TinkerCAD circuits were also used to build circuits on breadboards so I could easily copy them later while building. This software doesn't have individual NAND gate components, but it has these black pieces called ICs (Integrated Circuits), and these specific ones have 4 NAND gates with these pins, as shown below.

This is the circuit I built for the A1 circuit in TinkerCAD. Four switches correspond to the four bits(ABCD) and are connected to a NAND gate to the right of it. That NAND gate acts as four NOT gates to produce the opposite output (it's the ones that produce Ā B̅ C̅ and D̅)

The two breadboards on the left are rails for the outputs and their opposites. Those then connect to the NAND gates on the right however it's shown in the previous figure of the circuit for pin A1. This rail will be used by all the other circuits as well.

To verify the setup, an LED was connected to the output. Input combinations (ABCD) were tested, and the results were compared to the truth table for column A1. If all combinations matched up to when the LED turned on and off, the setup was good.

This simulation was repeated for all the other circuits.

After each circuit was simulated and confirmed to produce the proper output, I then started on the build process.

Build Process

The NAND gate IC I used is the TI SN74HC00N. It's an IC with 4 NAND gates, the same pins as the one in the simulation.

Each IC contains 4 NAND gates, requiring 40 ICs for the project, which cost around $25.

The project required multiple breadboards and a significant number of wires. To reduce costs, I repurposed these Cat 5 cables that my Dad had laying around, cutting and unwinding the wires, which proved to be a time-consuming task.

Each circuit was built according to the TinkderCad circuit simulation and also had an LED attached to the end to make sure to produce the right output checking with the truth table.
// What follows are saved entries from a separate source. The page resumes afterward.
==> config.mk <==
export PLATFORM = sky130hd
export DESIGN_NAME = regfile_write_arbiter
export DESIGN_NICKNAME = d
export VERILOG_FILES = /design/src/rtl/regfile_write_arbiter.sv
export SDC_FILE = /design/constraint.sdc
export NUM_CORES = 1
export LEC_CHECK = 0
export ABC_AREA = 1
export CAP_MARGIN = 20
export CELL_PAD_IN_SITES_DETAIL_PLACEMENT = 1
export CELL_PAD_IN_SITES_GLOBAL_PLACEMENT = 2
export CORE_UTILIZATION = 23
export DETAILED_ROUTE_END_ITERATION = 10
export PLACE_DENSITY_LB_ADDON = 0.3
export SYNTH_ARGS = -nofsm -noshare
export SYNTH_HDL_FRONTEND = slang
export SYNTH_SLANG_ARGS = --single-unit
==> constraint.sdc <==
create_clock -name clk -period 2.1 [get_ports clk]
set_input_delay 0.315 -clock clk [delete_from_list [all_inputs] [get_ports clk]]
set_output_delay 0.315 -clock clk [all_outputs]
set_load 0.1 [all_outputs]
==> src/rtl/regfile_write_arbiter.sv <==
// regfile_write_arbiter: shares the regfile general and r0 write ports among ALU, MEM and mul/div writeback.
module regfile_write_arbiter #(
    parameter int DATA_W    = 16,
    parameter int ADDR_W    = 4,
    parameter bit RR_ENABLE = 1'b1
) (
    input  logic              clk,
    input  logic              reset_n,
    input  logic              alu_valid,
    input  logic [ADDR_W-1:0] alu_reg,
    input  logic [DATA_W-1:0] alu_data,
    output logic              alu_ready,
    input  logic              mem_valid,
    input  logic [ADDR_W-1:0] mem_reg,
    input  logic [DATA_W-1:0] mem_data,
    output logic              mem_ready,
    input  logic              md_valid,
    input  logic [DATA_W-1:0] md_r0_data,
    input  logic              md_rem_en,
    input  logic [ADDR_W-1:0] md_rem_reg,
    input  logic [DATA_W-1:0] md_rem_data,
    output logic              md_ready,
    output logic [1:0]        registerWrite,
    output logic [ADDR_W-1:0] regWriteLocal,
    output logic [DATA_W-1:0] dataWrite,
    output logic [DATA_W-1:0] r0Write,
    output logic              wr_busy
);
    typedef enum logic {MD_IDLE, MD_REM_PEND} md_state_t;
    md_state_t         state, state_next;
    logic              rr_last;
    logic [ADDR_W-1:0] rem_reg;
    logic [DATA_W-1:0] rem_data;
    logic              md_acc, alu_ok, mem_ok, alu_first;
    logic              g_rem, g_alu, g_mem;
    logic [ADDR_W-1:0] gen_reg;
    logic [DATA_W-1:0] gen_data;

    always_ff @(posedge clk) begin
        if (!reset_n)
            state <= MD_IDLE;
        else
            state <= state_next;
    end

    always_comb begin
        state_next = state;
        if (state == MD_IDLE && md_acc && md_rem_en)
            state_next = MD_REM_PEND;
        else if (state == MD_REM_PEND && g_rem)
            state_next = MD_IDLE;
    end

    always_comb begin
        md_ready = reset_n && state == MD_IDLE;
    end

    // A general write to r0 would collide with the r0 port in the same cycle, so it is held back.
    always_comb begin
        md_acc    = md_valid && md_ready;
        alu_ok    = reset_n && alu_valid && !(md_acc && alu_reg == '0);
        mem_ok    = reset_n && mem_valid && !(md_acc && mem_reg == '0);
        alu_first = (RR_ENABLE == 1'b0) || rr_last;
        g_rem     = reset_n && state == MD_REM_PEND;
        g_alu     = !g_rem && alu_ok && (!mem_ok || alu_first);
        g_mem     = !g_rem && mem_ok && (!alu_ok || !alu_first);
        gen_reg   = g_rem ? rem_reg : g_alu ? alu_reg : mem_reg;
        gen_data  = g_rem ? rem_data : g_alu ? alu_data : mem_data;
    end

    assign alu_ready = g_alu;
    assign mem_ready = g_mem;
    assign wr_busy   = (registerWrite != 2'b00) || state == MD_REM_PEND;

    // rr_last = 1 means MEM was granted last, so ALU wins the next tie.
    always_ff @(posedge clk) begin
        if (!reset_n) begin
            registerWrite <= 2'b00;
            regWriteLocal <= '0;
            dataWrite     <= '0;
            r0Write       <= '0;
            rem_reg       <= '0;
            rem_data      <= '0;
            rr_last       <= 1'b1;
        end else begin
            registerWrite <= {md_acc, g_rem || g_alu || g_mem};
            if (md_acc)
                r0Write <= md_r0_data;
            if (md_acc && md_rem_en) begin
                rem_reg  <= md_rem_reg;
                rem_data <= md_rem_data;
            end
            if (g_rem || g_alu || g_mem) begin
                regWriteLocal <= gen_reg;
                dataWrite     <= gen_data;
            end
            if (g_alu)
                rr_last <= 1'b0;
            else if (g_mem)
                rr_last <= 1'b1;
        end
    end
endmodule
Yosys cells after proc, flatten, opt, wreduce, memory -nomap -nowiden

Index checks and enable logic that the tools add are counted.

Bitwise gates (word level): 1
Reductions and logical operators: 33
Mux-type cells: 8

Operators with widths:

| cell               | number |
|---|---|
| 16-bit two-way mux | 2 |
| 1-bit logical AND  | 17 |
| 4-bit zero test    | 2 |
| 4-bit two-way mux  | 2 |
| 1-bit zero test    | 6 |
| 2-bit nonzero test | 3 |
| 1-bit logical OR   | 5 |
| 1-bit two-way mux  | 4 |
| 1-bit inverter     | 1 |

Output and inout bits: 42
Logic and storage cells: 50
Flip-flop bits (word level): 60

Logic depth before layout (Yosys ltp)

Word-level depth: 11
Gate-level depth with buffers: 12
Mapped depth without buffers: 11

Worst setup path after synthesis

No wires, ideal clock.

Path kind: reg2out
Start: reg registerWrite[1]
End: out wr_busy
Stages on the path, launching flop included: 3
Required time: 1.785 ns
Arrival: 1.717 ns
Buffers on the path: 0
Path slack: 0.068 ns
Cell sequence: dfxtp_1 nor2_1 nand2_1

Word-level cells in the longest chain between the ends: 2

RTL lines:

| item                   | line | source |
|---|---|---|
| from (decl)            | 23   | `output logic [1:0] registerWrite,` |
| from (signal assigned) | 86   | `registerWrite <= {md_acc, g_rem \|\| g_alu \|\| g_mem};` |
| 2-bit nonzero test     | 73   | `assign wr_busy = (registerWrite != 2'b00) \|\| state == MD_REM_PEND;` |
| 1-bit logical OR       | 73   |  |
| to (decl)              | 27   | `output logic wr_busy` |

Every way passes these cells.

Worst setup path in the final report

Start: in mem_reg[0]
End: out mem_ready

Word-level cells in the longest chain between the ends: 6

RTL lines:

| item                           | line | source |
|---|---|---|
| from (decl)                    | 14   | `input logic [ADDR_W-1:0] mem_reg,` |
| 4-bit zero test                | 62   | `mem_ok = reset_n && mem_valid && !(md_acc && mem_reg == '0);` |
| 1-bit logical AND              | 62   |  |
| 1-bit zero test                | 62   |  |
| 1-bit logical AND              | 62   |  |
| 1-bit logical AND (2 in a row) | 66   | `g_mem = !g_rem && mem_ok && (!alu_ok \|\| !alu_first);` |
| to (decl)                      | 16   | `output logic mem_ready,` |

Every way passes these cells.

==> results_dict.tcl <==
set metrics [dict create \
    std_cell_rows 40 \
    via_count 2980 \
    antenna_found_initial 0 \
    io_buffers 123 \
    whs_ps 370 \
    reg_top3 "dataWrite x16, r0Write x16, rem_data x16" \
    diodes 0 \
    p_clk_frac 0.427 \
    drt-vias-per-instance 4.19 \
    die_x_microns 113 \
    outcome "completed" \
    avgSynthCellArea_sq_um 6.85 \
    dpl.cell_count 695 \
    rsz0062_at_grt "false" \
    synth_ff_type "dfxtp_1" \
    crit_required_ps 1780 \
    busiest_layer "met2" \
    clockRootBuffer "clkbuf_16" \
    core_area_sq_um 12100 \
    synth_area_sq_um 2860 \
    finalSetupViolCount 0 \
    final_common_cell "nand2_1" \
    grt_pass1_vias 3130 \
    die_y_microns 113 \
    max_cap_violations 0 \
    area_delta_synth_final_pct 59.9 \
    finalHoldViolCount 0 \
    grt_max_degree 22 \
    end_kind "primary output" \
    post-place-ws_ps 62.6 \
    power_per_cell_area_nw_per_um2 924 \
    clk_pin_slew_ps 50 \
    drive_gt1_frac 0.164 \
    grtUsageTotal 0.158 \
    ys_seq_elements 60 \
    fin_crit_ps 1970 \
    syn-num-nets 499 \
    p_leak_nw 2.04 \
    syn_inst 417 \
    switchingPower_w 0.00135 \
    final_cells 711 \
    firstDrtPassIters 4 \
    ant_nets 0 \
    ios 124 \
    clock_skew_ps 3.09 \
    synth_edf_count 0 \
    p_seq_frac 0.301 \
    clock_latency_ps 320 \
    switching_share 0.321 \
    grt_use_met2 0.271 \
    cp.arrival_ps 1650 \
    cp_slowest_stage_delay_ps 500 \
    h-tree-depth 3 \
    max-vdd-ir-drop_mv 0.347 \
    start_util 0.237 \
    drtIter0Drc 106 \
    power.total_w 0.00422 \
    grt.overflow.total 0 \
    ys.warnings.count 0 \
    critPathLaunchType "input port" \
    power_frac_comb 0.272 \
    worstSetupPathType "input port to primary output" \
    crit_fanout 3 \
    nFillCells 1471 \
    cts_setup_buffers 0 \
    most-common-layout-cells "nand2_1 (143), clkdlybuf4s50_1 (80), nor2_1 (67)" \
    hold_class "input port to flop" \
    finalMaxSlewViolations 0 \
    routabilityCongestion 0.726 \
    routed_wl_mm 9.74 \
    fmax_mhz 509 \
    clockBufferDepth 2 \
    p_int_w 0.00287 \
    grtUsageMet3 0.0351 \
    cts_made_buffers 9 \
    seq_area_frac_synth 0.421 \
    use_met1 0.196 \
    synth_cell_types 19 \
    numClockSinks 60 \
    drc 0 \
    final_nets 620 \
    cp_slowest_cell "clkdlybuf4s50_1" \
    dpl.hpwl_mm 7.38 \
    timing.setup.tns_ps 0 \
    cts_tree "done" \
    path_cells "clkdlybuf4s50_1 > nor2_1 > nand2_1 > inv_1 > nand2_2 > nand2_1 > nor2_2 > nand2_2 > inv_2 > buf_12" \
    async_reset_ff_frac 0 \
    slew_headroom 0.591 \
    grt_pass1_wl_mm 15.8 \
    max_slew.worst_pin.slew_ps 612 \
    die-area_sq_um 12900 \
    finalWorstSetupSlack_ps 134 \
    fin_crit_sh 0.936 \
    wire_per_inst_microns 13.7 \
]
[cells in the mapped netlist, types with 2 or more instances]
cell	instances	area (sq um)
inv_2	2	7.51
nand3_4	3	52.6
buf_2	7	35.0
clkbuf_1	12	45.0
nor2_1	68	255
o21ai_1	21	105
nand3_2	2	20.0
buf_6	9	101
nand2_2	2	12.5
nand2_1	143	537
nand3_1	16	80.1
nand3b_1	18	135
inv_1	12	45.0
a21oi_1	38	190
dfxtp_1	60	1200
[per-stage QoR]
step | util | cell area (sq um)
6_report | 0.379 | 4570
4_1_cts | 0.378 | 4560
3_5_place_dp | 0.348 | 4190
2_1_floorplan | - | 2860
5_1_grt | 0.379 | 4570
3_3_place_gp | 0.348 | 4190
[power groups by stage]
stage	logic [W]	clock network [W]	registers, W
floorplan	0.000311	0	0.00177
finish	0.00115	0.00180	0.00127
detailed placement	0.00115	0	0.00129
global placement	0.00114	0	0.00129
global route	0.00121	0.00191	0.00128
CTS	0.00116	0.00185	0.00127
[repair_timing]
action                                  in CTS  in global routing
hold buffers                                 0                  0
gates resized for setup                      0                  3
endpoints found under the setup margin       0                  1
[critical path: cells and delay by family]
family / cells / cell delay (ps)
buffers and inverters: 4 / 820
AND/OR/NAND/NOR: 6 / 510
[final timing paths]
kind / start / endpoint / cells after the start / slack, ps
min reg2reg: rem_data[5] / rem_data[5] / 2 / 460
min: reset_n / r0Write[2] / 3 / 370
max: mem_reg[0] / mem_ready / 10 / 130
max reg2reg: state / dataWrite[11] / 12 / 460
[cells by family after synthesis]
kind of cell	Yosys count	share of synthesized area
flip-flops	60	0.421
AO/OA/AOI/OAI	60	0.106
AND/OR/NAND/NOR	254	0.389
buffers and inverters	43	0.0846
[area by class of cell]
cell class | count | area [sq um] | share of cell area
repair buffers | 139 | 1320 | 0.288
flip-flops and latches | 60 | 1200 | 0.263
clock buffers | 13 | 280 | 0.0614
clock inverters | 3 | 90.1 | 0.0197
well taps | 168 | 210 | 0.0460
multi-input cells | 314 | 1420 | 0.310
inverters | 14 | 52.6 | 0.0115
[metal layers]
layer / part of all wire / vias up
met2: 0.47 / 74
met5: 0 / -
met1: 0.48 / 1338
li1: - / 1562
met3: 0.045 / 6
met4: 0.010 / 0
Power figures use the tool's default switching activity.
After each circuit was confirmed to work, I put it away safely and worked on another circuit. After each circuit was built, all of them was connected together and wired up to the proper pin to the seven-segment display.

By the end of this project, here was the final result:

Video of device working:

Final Thoughts

One of the hardest tasks to get through was debugging when the LED output didn't match up with the truth table. It was frustrating at first but slowly taking my time and meticulously checking each wire and each pin ensured that each circuit was a success.

Another difficult part of this project was losing motivation while building. A part of me just wanted to just buy wires so that I didn't have to take additional time cutting, unwinding, and stripping Cat 5 wires, but just pushing through the process taking things one step at a time helped me reach the end.

But the most fun I had on this project was definitely during the design process. I loved being able to have a difficult problem and solve it by using different tools and methods to go from point A to point B. The problem wasn't too easy where it could be done in a day, but it also wasn't too hard where it seemed impossible to do. It was the right kind of difficulty, challenging enough that it required me to make sure everything was right.

In the end, I'm glad I worked through this project. Enduring through this project made me realize the complexity of the technology we use today, as well as an appreciation for these hardware and the people who continue to develop and improve on these things.

Throughout this project, I learned a lot through the design, build, and test phases. Also being able to document it well was a huge learning curve for me. I know there are a lot of improvements that I could have made while documenting like simplifying some explanations, proper pictures while building, writing engaging material, etc. But I hope to keep on improving, learning, and staying curious.

Now I just have to find a place to put this thing.